«Allí [Irlanda] mana la leche y la miel,
no escasea el vino, ni los peces, ni los pájaros,
y es notable por sus venados y cabras…».
Beda (monje benedictino, siglo viii)
«Dubh-linn… Los dioses juegan conmigo…». Thorgrim Lobo Nocturno estaba de pie a proa del Cuervo negro sumido en la autocompasión, algo nada habitual en él. Sabía que era una especie de lujo exótico y bastante caro, delicioso en pequeñas cantidades, pero al que un hombre podía volverse propenso. Y cuando eso ocurriera sería su fin.
Pero en ese momento, bajo una leve llovizna, después de todo lo que habían pasado esas últimas semanas y lo poco que habían obtenido, con la maldita Dubh-linn materializándose ante ellos a medida que los Cuervos propulsaban el barco corriente arriba del río Liffey, Thorgrim decidió que estaba listo para saborear la sensación.
«Todo esto para regresar a Vik, y ahora vuelvo a estar de camino a Dubh-linn…».
No era que le sorprendiera. Había sabido desde un principio que volverían al longphort. Era lo que Arinbjorn había dicho cuando Thorgrim aceptó enrolarse con él. Se unirían a la expedición de Hoskuld Cráneo de Hierro, volverían a Dubh-linn a vender lo que quisieran de lo saqueado y luego zarparían hacia Noruega. Pero dado el estado de ánimo de Thorgrim, no había lugar para la razón.
El longphort de Dubh-linn se extendía a lo largo de la orilla del río y trepaba por las colinas bajas que ascendían desde el agua.

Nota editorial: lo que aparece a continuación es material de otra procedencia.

==> lagoon <==
==> flow/design.v (excerpt) <==
module Attention_top #(
    parameter INPUT_WIDTH = 8,
    parameter NUM_CODE_WIDTH = 5,
    parameter MATRIX_SIZE = 3,
    parameter ADDR_WIDTH = $clog2(MATRIX_SIZE**2<<2),
    parameter OUTPUT_WIDTH = $clog2(MATRIX_SIZE*(2**INPUT_WIDTH))-1
)(
    input clk,
    input reset_n,
    input start,
    input softmax_req,DATA_write_EN,
    input  [INPUT_WIDTH*MATRIX_SIZE-1:0] Q_INPUT,
    input [INPUT_WIDTH*MATRIX_SIZE-1:0] MATRIX_INPUT,
    output reg [MATRIX_SIZE*OUTPUT_WIDTH-1:0] Output_RESULT,
    input output_req
);
wire [ADDR_WIDTH-1:0] Q_S_addr, write_addr;
wire [MATRIX_SIZE*OUTPUT_WIDTH-1:0] QK_RESULT;
wire write_enable;
wire job_start;
wire [INPUT_WIDTH*MATRIX_SIZE*MATRIX_SIZE-1:0] MATRIX_OUTPUT;
wire [OUTPUT_WIDTH*MATRIX_SIZE-1:0] output_buffer_READ_VALUE;
wire [INPUT_WIDTH*MATRIX_SIZE-1:0] Q_S_date;
wire K_V_read_EN;
wire Q_S_read_EN;
reg output_buffer_READ_EN;
reg [ADDR_WIDTH-1:0] output_buffer_READ_ADDR;
reg [ADDR_WIDTH-1:0] output_READ_ADDR;
    Array_control #(
        .INPUT_WIDTH(INPUT_WIDTH),
        .NUM_CODE_WIDTH(NUM_CODE_WIDTH),
        .MATRIX_SIZE(MATRIX_SIZE),
        .ADDR_WIDTH(ADDR_WIDTH),
        .OUTPUT_WIDTH(OUTPUT_WIDTH)
    ) array_control_inst (
        .start(start),
        .clk(clk),
        .reset_n(reset_n),
        .buffer_input_q(Q_S_date),
        .buffer_input_k(MATRIX_OUTPUT),
        .job_start(job_start),
        .buffer_read_K_EN(K_V_read_EN),
        .buffer_read_Q_EN(Q_S_read_EN),
        .write_enable(write_enable),
        .write_addr(write_addr),
        .buffer_Q_addr(Q_S_addr),
        .QK_RESULT(QK_RESULT)
    );
    matrix_buffer #(
  ...
export LEC_CHECK = 0
export ABC_AREA = 1
export CAP_MARGIN = 0
export CELL_PAD_IN_SITES_DETAIL_PLACEMENT = 1
export CELL_PAD_IN_SITES_GLOBAL_PLACEMENT = 0
export CORE_MARGIN = 5
export CORE_UTILIZATION = 49
export CTS_CLUSTER_SIZE = 84
export HOLD_SLACK_MARGIN = 0.16
export MAX_ROUTING_LAYER = met4
export MIN_ROUTING_LAYER = met1
export SETUP_SLACK_MARGIN = 1.32
export SLEW_MARGIN = 30
export TNS_END_PERCENT = 5
create_clock -name core_clock -period 4.53 [get_ports {clk}]
run.sh (not shown) runs the stock make flow with config.mk's settings and CLKGATE_MAP_FILE=.
==> indigo (differences from lagoon) <==
==> flow/config.mk (replaced) <==
export PLATFORM = sky130hd
export DESIGN_NAME = Attention_top
export DESIGN_NICKNAME = Attention_top
export VERILOG_FILES = /design/flow/design.v
export SDC_FILE = /design/flow/constraint.sdc
export NUM_CORES = 4
export LEC_CHECK = 0
export ABC_AREA = 1
export CAP_MARGIN = 15
export CELL_PAD_IN_SITES_DETAIL_PLACEMENT = 1
export CELL_PAD_IN_SITES_GLOBAL_PLACEMENT = 3
export CORE_MARGIN = 2
export CORE_UTILIZATION = 49
export CTS_CLUSTER_SIZE = 69
export HOLD_SLACK_MARGIN = 0.11
export MAX_ROUTING_LAYER = met4
export MIN_ROUTING_LAYER = met1
export PLACE_DENSITY = 0.68
export SETUP_SLACK_MARGIN = 1.32
export SLEW_MARGIN = 30
export TNS_END_PERCENT = 5
==> ember (differences from lagoon) <==
==> flow/config.mk (replaced) <==
export PLATFORM = sky130hd
export DESIGN_NAME = Attention_top
export DESIGN_NICKNAME = Attention_top
export VERILOG_FILES = /design/flow/design.v
export SDC_FILE = /design/flow/constraint.sdc
export NUM_CORES = 4
export LEC_CHECK = 0
export ABC_AREA = 1
export CAP_MARGIN = 0
export CORE_MARGIN = 2
export CORE_UTILIZATION = 72
export CTS_CLUSTER_DIAMETER = 355
export CTS_CLUSTER_SIZE = 96
export PLACE_DENSITY = 0.4
export SLEW_MARGIN = 20
==> flow/constraint.sdc (replaced) <==
create_clock -name core_clock -period 2.31 [get_ports {clk}]
set_input_delay 0.4620 -clock core_clock [delete_from_list [all_inputs] [get_ports {clk}]]
set_output_delay 0.4620 -clock core_clock [all_outputs]
set_load 0.01 [all_outputs]
==> results <==
|  | ember | indigo | lagoon |
|---|---|---|---|
| Count of cells resized by post-cts repair | 562 | - | 42 |
| Core utilization at floorplan | 72.5% | 49.4% | 49.3% |
| Clock root cell | sky130_fd_sc_hd__clkbuf_16 | - | sky130_fd_sc_hd__clkbuf_16 |
| Number of clock sinks | 1234 | - | 1234 |
| Core Area | 80300 sq um | 118000 sq um | 118000 sq um |
| I/O Pins | 81 | - | 81 |
| Placer's final routability congestion estimate | 1.02 | - | 0.948 |
| Inst Count DP | 8106 | - | 8021 |
| Placed cell areas | 66100 sq um | - | 61100 sq um |
| Die width | 288 um | 349 um | 355 um |
| Status | aborted with a tool error | aborted with a tool error | complete, no violations |
| Stage where the flow stopped | global routing | global placement without I/O | - |
| Post-CTS Hold Fix Bufs | 1 | - | 0 |
| Worst slack after detailed placement | -567 ps | - | 664 ps |
| Die Area | 83200 sq um | 122000 sq um | 126000 sq um |
| Vertical die dimension | 288 um | 349 um | 355 um |
Setup of violet:
// bitcruncher_dp
module bitcruncher_dp(
    input         clk,
    input         rst_n,
    input  [21:0] ctrl,             
    input  [15:0] MBR_in_memory,
    output [7:0]  MAR_out_memory,
    output [15:0] MBR_out_memory,
    output [7:0]  IR_out,
    output [3:0]  ALUflags
    );
For scale: about 91 flip-flops, roughly 76 I/O pins.
make LEC_CHECK=0 ABC_AREA=1 CAP_MARGIN=20 CORE_ASPECT_RATIO=1.97 CORE_MARGIN=2 CORE_UTILIZATION=48 CTS_CLUSTER_DIAMETER=107 SLEW_MARGIN=20 finish   # period 40.0 ns
run.sh (not shown) runs the stock make flow with config.mk's settings and CLKGATE_MAP_FILE=.
Looking at the reports, violet completed the entire flow and the layout it produced met the timing, design-rule and antenna checks.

Había docenas de casas y estructuras anexas. Pequeñas construcciones cuadradas y achaparradas, algunas de tablones de madera, al estilo noruego, y otras de zarzo se alzaban pegadas las unas a las otras; cada una de ellas, con su estilizado techo de paja, cada trozo de tierra cercado por vallas también de zarzo que cercenaban la tierra marrón y pisoteada creando espacios regulares. Finas columnas de humo nacían de cada una de las casas, se elevaban en el aire estático y se mezclaban creando una nube rala que pendía sobre la ciudad y que alcanzaba la nariz de Thorgrim aun en la distancia. El cielo era gris, el río era gris, y eso le daba a la ciudad entera una tonalidad gris, como si el color fuera tan escaso como la luz del sol en aquel país.

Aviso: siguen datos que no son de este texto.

==> flow/design.v (excerpt) <==
module JAM (
input CLK,
input RST,
output reg [2:0] W,
output reg [2:0] J,
input [6:0] Cost,
output reg [3:0] MatchCount,
output reg [9:0] MinCost,
output reg Valid );
Size: roughly 840 cells after synthesis, ~79 flip-flops, roughly 30 I/O pins, roughly 6900 sq um of cells after synthesis.
==> flow/config.mk <==
export PLATFORM = sky130hd
export DESIGN_NAME = JAM
export DESIGN_NICKNAME = JAM
export VERILOG_FILES = /design/flow/design.v
export SDC_FILE = /design/flow/constraint.sdc
export NUM_CORES = 4
export LEC_CHECK = 0
export CAP_MARGIN = 20
export CELL_PAD_IN_SITES_GLOBAL_PLACEMENT = 2
export CORE_ASPECT_RATIO = 1.04
export CORE_MARGIN = 2
export CORE_UTILIZATION = 40
export CTS_CLUSTER_DIAMETER = 367
export CTS_CLUSTER_SIZE = 99
export PLACE_DENSITY_LB_ADDON = 0.3
export SLEW_MARGIN = 20
export TNS_END_PERCENT = 25
==> flow/constraint.sdc <==
create_clock -name core_clock -period 8.0 [get_ports {CLK}]
set_input_delay 1.6000 -clock core_clock [delete_from_list [all_inputs] [get_ports {CLK}]]
set_output_delay 1.6000 -clock core_clock [all_outputs]
set_load 0.01 [all_outputs]
run.sh (not shown) runs the stock make flow with config.mk's settings and CLKGATE_MAP_FILE=.
Rerun with:
Settings changed: ABC_AREA from default to 1, CAP_MARGIN 20 to 25, CELL_PAD_IN_SITES_DETAIL_PLACEMENT from default to 2, CELL_PAD_IN_SITES_GLOBAL_PLACEMENT 2 to default, CORE_ASPECT_RATIO 1.04 to default, CTS_CLUSTER_DIAMETER 367 to default, CTS_CLUSTER_SIZE 99 to 67, GPL_ROUTABILITY_DRIVEN from default to 0, GPL_TIMING_DRIVEN from default to 0, HOLD_SLACK_MARGIN from default to 0.13, PLACE_DENSITY from default to 0.55, PLACE_DENSITY_LB_ADDON 0.3 to default, SLEW_MARGIN 20 to 25, TNS_END_PERCENT 25 to default.
The changed run produced a clean layout; final area is higher by 7.3%; worst setup slack got worse by 0.51 ns; sequential share of layout area is lower by 1.8 points; clock power is higher by 9.3%.
Rerun with:
Settings changed: CAP_MARGIN 25 to 20, CELL_PAD_IN_SITES_DETAIL_PLACEMENT 2 to default, CORE_UTILIZATION 40 to 64, CTS_CLUSTER_DIAMETER from default to 236, CTS_CLUSTER_SIZE 67 to 100, GPL_ROUTABILITY_DRIVEN 0 to default, GPL_TIMING_DRIVEN 0 to default, HOLD_SLACK_MARGIN 0.13 to default, PLACE_DENSITY 0.55 to 0.95, SLEW_MARGIN 25 to 20.
=>
- The changed run completed without violations
- wire length fell by 48%
- sequential share of layout area came out higher by 0.65 points
- global-route usage came out lower by 8.4 points
- clock skew drops by 0.016 ns
- final area goes down by 2.6%
- power climbs by 0.99%
Rerun with:
Settings changed: ABC_AREA 1 to default, CELL_PAD_IN_SITES_GLOBAL_PLACEMENT from default to 2, CORE_ASPECT_RATIO from default to 0.5, CORE_UTILIZATION 64 to 40, CTS_CLUSTER_DIAMETER 236 to 194, CTS_CLUSTER_SIZE 100 to 99, PLACE_DENSITY 0.95 to default, PLACE_DENSITY_LB_ADDON from default to 0.3, SETUP_SLACK_MARGIN from default to -0.78, TNS_END_PERCENT from default to 30.
What happened:
- The changed run went through all stages and came out clean
- wire length increases by a few percent
- clock-buffer cell count decreases by 2
- maximum frequency decreases by about a fifth
- via count decreases by about a fifth
- sequential power is about the same
- utilization decreases by 25 points
- register-to-register slack got worse by 0.69 ns
- first-iteration DRC count decreases by well over a third
- design area decreases by a few percent
Rerun with:
Settings changed: CELL_PAD_IN_SITES_GLOBAL_PLACEMENT 2 to default, CORE_ASPECT_RATIO 0.5 to default, CORE_UTILIZATION 40 to 64, CTS_CLUSTER_DIAMETER 194 to 396, CTS_CLUSTER_SIZE 99 to 100, PLACE_DENSITY_LB_ADDON 0.3 to default, SETUP_SLACK_MARGIN -0.78 to default, TNS_END_PERCENT 30 to default.
=>
- flip-flop count is unchanged
- area after synthesis is unchanged
- combinational power barely changes
- total power came out lower by about a fifth
- via count increases slightly
- first-iteration DRC count is higher by roughly a tenth
- clock-buffer cell count is unchanged
Rerun with:
Settings changed: CELL_PAD_IN_SITES_GLOBAL_PLACEMENT from default to 2, CORE_ASPECT_RATIO from default to 1.04, CORE_UTILIZATION 64 to 40, CTS_CLUSTER_DIAMETER 396 to 236, CTS_CLUSTER_SIZE 100 to 99, PLACE_DENSITY_LB_ADDON from default to 0.3, SETUP_SLACK_MARGIN from default to 2.37, TNS_END_PERCENT from default to 10.
After rerunning: The changed run passed the timing, design-rule and antenna checks. Die size rose by 58%. First-iteration DRC count went down by about 9%. Non-clock buffer count goes up by 1. Clock power rises by 49%.

========
The RTL this note starts from:
==> flow/design.v <==
module JAM (
input CLK,
input RST,
output reg [2:0] W,
output reg [2:0] J,
input [6:0] Cost,
output reg [3:0] MatchCount,
output reg [9:0] MinCost,
output reg Valid );
reg [5:0]state;
reg [2:0]num[0:7];
reg [4:0]ix;
reg [9:0]tempCost;
reg [4:0]changePoint;
reg [4:0]n;
reg [4:0]max_min_pos;
reg [4:0]max_min_value;
always @(posedge CLK or posedge RST) 
begin
    if(RST)
    begin
		  W <= 0;
		  J <= 0;
		  Valid <= 0;
		  num[0] <= 0;
		  num[1] <= 1;
		  num[2] <= 2;
		  num[3] <= 3;
		  num[4] <= 4;
		  num[5] <= 5;
		  num[6] <= 6;
		  num[7] <= 7;
		  state <= 0;
		  ix <= 1;
		  tempCost <= 0;
		  MatchCount <= 0;
		  MinCost <= 1023;
		  changePoint <= 0;
		  n <= 10;
		  max_min_pos <= 0;
		  max_min_value <= 10;
    end
    else 
    begin
		case(state)
			5'd0:
			begin
				if(ix > 8)
				begin
					if(tempCost < MinCost)
					begin
						MatchCount <= 1;
						MinCost <= tempCost;
					end
					else if(tempCost == MinCost)
					begin
						MatchCount <= MatchCount + 1;
					end
					ix <= 1;
					tempCost <= 0;
					state <= 1;
				end
				else if(ix == 8)
				begin
					tempCost <= tempCost + Cost;
					ix <= ix + 1;
				end
				else
				begin
					tempCost <= tempCost + Cost;
					W <= ix;
					J <= num[ix];
					ix <= ix + 1;
				end
			end
			5'd1:
			begin
				if(num[7] > num[6])
				begin
					num[6] <= num[7];
					num[7] <= num[6];
					state <= 0;
					W <= 0;
					J <= num[0];
				end
				else if(num[6] > num[5])
				begin
					 if(num[7] > num[5] && num[7] < num[6])
					 begin
						num[7] <= num[6];
						num[5] <= num[7];
						num[6] <= num[5];
						state <= 0;
						W <= 0;
						J <= num[0];
					 end
					 else
					 begin
						num[5] <= num[6];
						num[6] <= num[7];
						num[7] <= num[5];
						state <= 0;
						W <= 0;
						J <= num[0];
					 end
				end
				else if(num[5] > num[4])
				begin
						if(num[6] < num[4] && ((num[7] < num[4]) || num[5] < num[7]) )
						begin
							num[4] <= num[5];
							num[5] <= num[7];
							num[7] <= num[4];
						end
						else if(num[6] > num[4] && num[5] > num[6] && num[7] < num[4])
						begin
							num[4] <= num[6];
							num[5] <= num[7];
							num[6] <= num[4];
							num[7] <= num[5];
						end
						else if(num[7] > num[4] && num[7] < num[6] && num[7] < num[5])
						begin
							num[4] <= num[7];
							num[5] <= num[4];
							num[7] <= num[5];
						end
						state <= 0;
						W <= 0;
						J <= num[0];
				end
				else if(num[4] > num[3])
				begin
					changePoint <= 3;
					state <= 2;
					n <= 4;
				end
				else if(num[3] > num[2])
				begin
					changePoint <= 2;
					state <= 2;
					n <= 3;
				end
				else if(num[2] > num[1])
				begin
					changePoint <= 1;
					state <= 2;
					n <= 2;
				end
				else if(num[1] > num[0])
				begin
					changePoint <= 0;
					state <= 2;
					n <= 1;
				end
				else
					state <= 4;
			end
			5'd2:
			begin
				if(n >= 8)
				begin
					num[changePoint] <= num[max_min_pos];
					num[max_min_pos] <= num[changePoint];
					state <= 3;
					max_min_value <= 10;
				end
				else
				begin
					if(num[n] > num[changePoint] && num[n] < max_min_value)
					begin
						max_min_pos <= n;
						max_min_value <= num[n];
					end
					n <= n + 1;
				end
			end
			5'd3:
			begin
				if(changePoint == 4)
				begin
					num[5] <= num[7];
					num[7] <= num[5];
				end
				else if(changePoint == 3)
				begin
					num[4] <= num[7];
					num[5] <= num[6];
					num[6] <= num[5];
					num[7] <= num[4];
				end
				else if(changePoint == 2)
				begin
					num[3] <= num[7];
					num[4] <= num[6];
					num[6] <= num[4];
					num[7] <= num[3];
				end
				else if(changePoint == 1)
				begin
					num[2] <= num[7];
					num[3] <= num[6];
					num[4] <= num[5];
					num[5] <= num[4];
					num[6] <= num[3];
					num[7] <= num[2];
				end
				else if(changePoint == 0)
				begin
					num[1] <= num[7];
					num[2] <= num[6];
					num[3] <= num[5];
					num[5] <= num[3];
					num[6] <= num[2];
					num[7] <= num[1];
				end
					state <= 0;
					W <= 0;
					J <= num[0];
			end
			5'd4:
			begin
				Valid <= 1;
			end
		endcase
    end
end
endmodule
export LEC_CHECK = 0
export ABC_AREA = 0
export CAP_MARGIN = 0
export CELL_PAD_IN_SITES_DETAIL_PLACEMENT = 0
export CELL_PAD_IN_SITES_GLOBAL_PLACEMENT = 0
export CORE_ASPECT_RATIO = 1.39
export CORE_MARGIN = 2
export CORE_UTILIZATION = 15
export CTS_CLUSTER_DIAMETER = 207
export CTS_CLUSTER_SIZE = 15
export GPL_ROUTABILITY_DRIVEN = 0
export GPL_TIMING_DRIVEN = 0
export HOLD_SLACK_MARGIN = 0.25
export MAX_ROUTING_LAYER = met4
export MIN_ROUTING_LAYER = met1
export PLACE_DENSITY_LB_ADDON = 0.13
export SETUP_SLACK_MARGIN = 1.08
export SLEW_MARGIN = 20
export TNS_END_PERCENT = 15
create_clock -name core_clock -period 4.76 [get_ports {CLK}]
The first run finished with timing, DRC and antenna clean.
Change:
ABC_AREA = not set   (was 0)
CAP_MARGIN = 20   (was 0)
CELL_PAD_IN_SITES_DETAIL_PLACEMENT = 1   (was 0)
CELL_PAD_IN_SITES_GLOBAL_PLACEMENT = not set   (was 0)
CORE_ASPECT_RATIO = not set   (was 1.39)
CORE_UTILIZATION = 40   (was 15)
CTS_CLUSTER_DIAMETER = not set   (was 207)
CTS_CLUSTER_SIZE = not set   (was 15)
GPL_ROUTABILITY_DRIVEN = not set   (was 0)
HOLD_SLACK_MARGIN = not set   (was 0.25)
MAX_ROUTING_LAYER = not set   (was met4)
MIN_ROUTING_LAYER = not set   (was met1)
PLACE_DENSITY_LB_ADDON = not set   (was 0.13)
SETUP_SLACK_MARGIN = -0.79   (was 1.08)
TNS_END_PERCENT = not set   (was 15)
clock period = 8.0 ns   (was 4.76 ns; I/O delays follow)
What happened: The new run went through all stages and came out clean. Worst setup slack is better by 2.5 ns. Routed wire length fell by 18%. Sequential power came out lower by 40%. Design area shrinks by 6.7%. Fmax goes down by 17%. Synthesized cell count does not change.
Change:
ABC_AREA = 1   (was not set)
CELL_PAD_IN_SITES_DETAIL_PLACEMENT = not set   (was 1)
CORE_UTILIZATION = 64   (was 40)
CTS_CLUSTER_DIAMETER = 219   (was not set)
CTS_CLUSTER_SIZE = 100   (was not set)
GPL_TIMING_DRIVEN = not set   (was 0)
SETUP_SLACK_MARGIN = 1.88   (was -0.79)
=>
- The new run passed the timing, design-rule and antenna checks
- clock power shrinks by 22%
- die size shrinks by 33%
- cell count is higher by 11%
- core utilization increases by 24 points
- design area barely changes
- non-clock buffer count falls by 49
- synthesized cell count went up by 28%
- setup slack improves by 1.1 ns
- clock skew went down by 0.0077 ns
- power goes down by 12%
- hold slack hardly moves
Change:
ABC_AREA = not set   (was 1)
CELL_PAD_IN_SITES_GLOBAL_PLACEMENT = 2   (was not set)
CORE_UTILIZATION = 40   (was 64)
CTS_CLUSTER_DIAMETER = 337   (was 219)
CTS_CLUSTER_SIZE = 46   (was 100)
SETUP_SLACK_MARGIN = -0.78   (was 1.88)
Effect:
- final cell count is lower by 13%
- setup slack degrades by 0.67 ns
- wire length is higher by 4.5%
- power is higher by 9.0%
- synthesized cell count is lower by 22%
- die size is higher by 50%
Change:
CELL_PAD_IN_SITES_DETAIL_PLACEMENT = 2   (was not set)
CELL_PAD_IN_SITES_GLOBAL_PLACEMENT = not set   (was 2)
CTS_CLUSTER_DIAMETER = not set   (was 337)
CTS_CLUSTER_SIZE = not set   (was 46)
GPL_ROUTABILITY_DRIVEN = 0   (was not set)
GPL_TIMING_DRIVEN = 0   (was not set)
SETUP_SLACK_MARGIN = not set   (was -0.78)
=> Routed wire length increases by about 40%; via count increases by about 16%; power decreases by 3.6%; non-clock buffer count increases by 44; clock-buffer cell count decreases by 2.
Change:
CELL_PAD_IN_SITES_DETAIL_PLACEMENT = not set   (was 2)
CELL_PAD_IN_SITES_GLOBAL_PLACEMENT = 2   (was not set)
CORE_ASPECT_RATIO = 1.04   (was not set)
CTS_CLUSTER_DIAMETER = 245   (was not set)
CTS_CLUSTER_SIZE = 99   (was not set)
GPL_ROUTABILITY_DRIVEN = not set   (was 0)
GPL_TIMING_DRIVEN = not set   (was 0)
PLACE_DENSITY_LB_ADDON = 0.3   (was not set)
SETUP_SLACK_MARGIN = 1.48   (was not set)
TNS_END_PERCENT = 25   (was not set)
Result: Global-route usage went down by 11 points. Area after synthesis is unchanged. Design area went down by 2.6%. Register-to-register slack improved by 0.73 ns. Total power went down by 1.7%. Die size stays flat. Core utilization went down by 1.3 points. Setup slack improved by 0.73 ns. Maximum frequency went up by 19%.
Power and IR drop assume default switching activity.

Había una docena de naves varadas a lo largo de las orillas embarradas o atadas a los pocos embarcaderos que se proyectaban hacia el agua: los esbeltos langskips que transportaban guerreros y los pesados knarrs diseñados para trasladar toneladas de cargamento y que llegaban y zarpaban del puerto irlandés con cantidades cada vez mayores de mercancías. A Thorgrim le recordó al gran puerto comercial danés de Hedeby, y dada la velocidad a la que crecía supuso que no tardaría en rivalizar en importancia con el puerto danés. Más allá de las casas y los talleres, protegiéndolo todo como un cinturón muy ceñido, una ancha muralla de tierra, coronada por un vallado de estacas, separaba el asentamiento noruego del país que quedaba más allá. Irlanda estaba furiosa ante tal invasión, pero, dado el caos reinante, era incapaz de detenerla.

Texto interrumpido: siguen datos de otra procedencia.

<file path="design/flow/run.sh">
#!/bin/bash
# the make line also repeats each setting of config.mk as NAME=value (left out here)
make -C /OpenROAD-flow-scripts/flow DESIGN_CONFIG=/design/flow/config.mk WORK_HOME=/design/flow/orfs CLKGATE_MAP_FILE= finish
</file>
<file path="design/flow/config.mk">
export PLATFORM = sky130hd
export DESIGN_NAME = complex_multiplier
export DESIGN_NICKNAME = complex_multiplier
export VERILOG_FILES = /design/flow/design.v
export SDC_FILE = /design/flow/constraint.sdc
export NUM_CORES = 4
export LEC_CHECK = 0
export CAP_MARGIN = 20
export CORE_MARGIN = 2
export CORE_UTILIZATION = 64
export SLEW_MARGIN = 20
</file>
<file path="design/flow/constraint.sdc">
create_clock -name core_clock -period 8.55 [get_ports {aclk}]
set_input_delay 1.7100 -clock core_clock [delete_from_list [all_inputs] [get_ports {aclk}]]
set_output_delay 1.7100 -clock core_clock [all_outputs]
set_load 0.01 [all_outputs]
</file>
module gray_cell(
    input  wire g_left, p_left,
    input  wire g_right,
    output wire g_out
);
    assign g_out = g_left | (p_left & g_right);
endmodule
module han_carlson_32(
    input  wire [31:0] a,
    input  wire [31:0] b,
    output wire [31:0] s,
    output wire        ca
);
    wire [31:0] g0, p0;
    assign g0 = a & b;
    assign p0 = a ^ b;
    wire [31:0] gg1, pp1;
    wire [31:0] gg2, pp2;
    wire [31:0] gg3, pp3;
    wire [31:0] gg4, pp4;
    wire [31:0] gg5, pp5;
    genvar i;
    generate
        for (i = 0; i < 32; i = i + 1) begin : STAGE1
            if (i >= 1) begin
                assign gg1[i] = g0[i] | (p0[i] & g0[i-1]);
                assign pp1[i] = p0[i] & p0[i-1];
            end else begin
                assign gg1[i] = g0[i];
                assign pp1[i] = p0[i];
            end
        end
    endgenerate
    generate
        for (i = 0; i < 32; i = i + 1) begin : STAGE2
            if (i >= 2) begin
                assign gg2[i] = gg1[i] | (pp1[i] & gg1[i-2]);
                assign pp2[i] = pp1[i] & pp1[i-2];
            end else begin
                assign gg2[i] = gg1[i];
                assign pp2[i] = pp1[i];
            end
        end
    endgenerate
    generate
        for (i = 0; i < 32; i = i + 1) begin : STAGE3
            if (i >= 4) begin
                assign gg3[i] = gg2[i] | (pp2[i] & gg2[i-4]);
                assign pp3[i] = pp2[i] & pp2[i-4];
            end else begin
                assign gg3[i] = gg2[i];
                assign pp3[i] = pp2[i];
            end
        end
    endgenerate
    generate
        for (i = 0; i < 32; i = i + 1) begin : STAGE4
            if (i >= 8) begin
                assign gg4[i] = gg3[i] | (pp3[i] & gg3[i-8]);
                assign pp4[i] = pp3[i] & pp3[i-8];
            end else begin
                assign gg4[i] = gg3[i];
                assign pp4[i] = pp3[i];
            end
        end
    endgenerate
    generate
        for (i = 0; i < 32; i = i + 1) begin : STAGE5
            if (i >= 16) begin
                assign gg5[i] = gg4[i] | (pp4[i] & gg4[i-16]);
                assign pp5[i] = pp4[i] & pp4[i-16];
            end else begin
                assign gg5[i] = gg4[i];
                assign pp5[i] = pp4[i];
            end
        end
    endgenerate
    wire [31:0] c;
    assign c[0] = 1'b0;
    generate
        for (i = 1; i < 32; i = i + 1) begin : CARRY_ASSIGN
            assign c[i] = gg5[i-1];
        end
    endgenerate
    assign ca = gg5[31];
    assign s = p0 ^ c;
endmodule
module full_adder(
    input a, b, c,
    output s, ca
);
    assign s  = a ^ b ^ c;
    assign ca = (a & b) | (b & c) | (c & a);
endmodule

Al otro lado del agua, Thorgrim podía oír el esporádico tintineo de algún martillo, el golpe seco de algo pesado encajando en algún lugar, los gritos de hombres afanándose en labores invisibles para él. Los habitantes de Dubh-linn no solo eran hombres dedicados al saqueo. Había herreros, carpinteros, constructores de barcos, alfareros y mercaderes, y a Thorgrim se le antojó que habían crecido en número en el poco tiempo que habían estado fuera. Tenían sus casas y sus esposas, noruegas o irlandesas. Estaban allí para quedarse.
«Yo no… Yo no…».
El saqueo de Cloyne no había supuesto un gran éxito, aunque no hubiera sido del todo un fracaso. En cuanto Hoskuld Cráneo de Hierro guio al resto hacia el interior por las puertas que Thorgrim y los suyos habían abierto, toda resistencia desapareció, como el humo en un día ventoso. Los defensores de la ciudad, los más rápidos, huyeron a la torre, treparon por la escala y la subieron una vez allí, provocando que el resto soltara las armas y suplicase clemencia, la cual solía ser concedida, ya que eran hombres jóvenes, lo bastante como para portar armas, aunque no del todo veloces de pie, y que por tanto tenían un gran potencial para el mercado de esclavos.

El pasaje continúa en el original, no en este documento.